2月の米国遠征から帰国後は、ほとんどコースに出ることなく、ドライバーとバンカーショットを重点的に練習してきた。一日400球の打ち込みの半分をドライバーに充てた。また昨年のマスターズで予選落ちの大きな要因となったバンカーショットの精度を高めるため、オーガスタと同じ砂を用いたバンカーで徹底して打ち込んだ。
「バンカーショットは間違いなく一年前よりも良くなっている。これまでは打ち方の違いがあいまいだったけど、今は確信を持って打てるようになった」と大きく胸を張った。

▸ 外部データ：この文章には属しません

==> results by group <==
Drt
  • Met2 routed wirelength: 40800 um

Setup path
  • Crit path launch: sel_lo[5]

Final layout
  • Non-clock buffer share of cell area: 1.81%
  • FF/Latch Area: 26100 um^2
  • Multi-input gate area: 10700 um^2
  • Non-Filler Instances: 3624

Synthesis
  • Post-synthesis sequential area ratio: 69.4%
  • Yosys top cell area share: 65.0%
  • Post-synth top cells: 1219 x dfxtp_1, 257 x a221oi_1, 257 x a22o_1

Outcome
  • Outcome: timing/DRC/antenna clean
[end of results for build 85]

昨年はシーズンを通して安定した力を発揮できたことが自信につながっている。昨年と今年の「違い」を学生時代の期末テストに例え「最後の2、3週間前に追い込んで勉強しても、基本ができていないから失敗することがよくあった。今回は1年間、勉強してきた気持ち。これ以上はできないくらい準備を積んできたつもりです」と万全を強調した。
トランジションズ選手権、アーノルド・パーマー招待を経てオーガスタ入りする。高校を卒業し、プロゴルファーとして新たな一歩を踏み出した石川は「お世話になった高校の同級生や先生たちに、コースでいいプレーをして感謝の気持ちを伝えたい」と意気込みを口にした。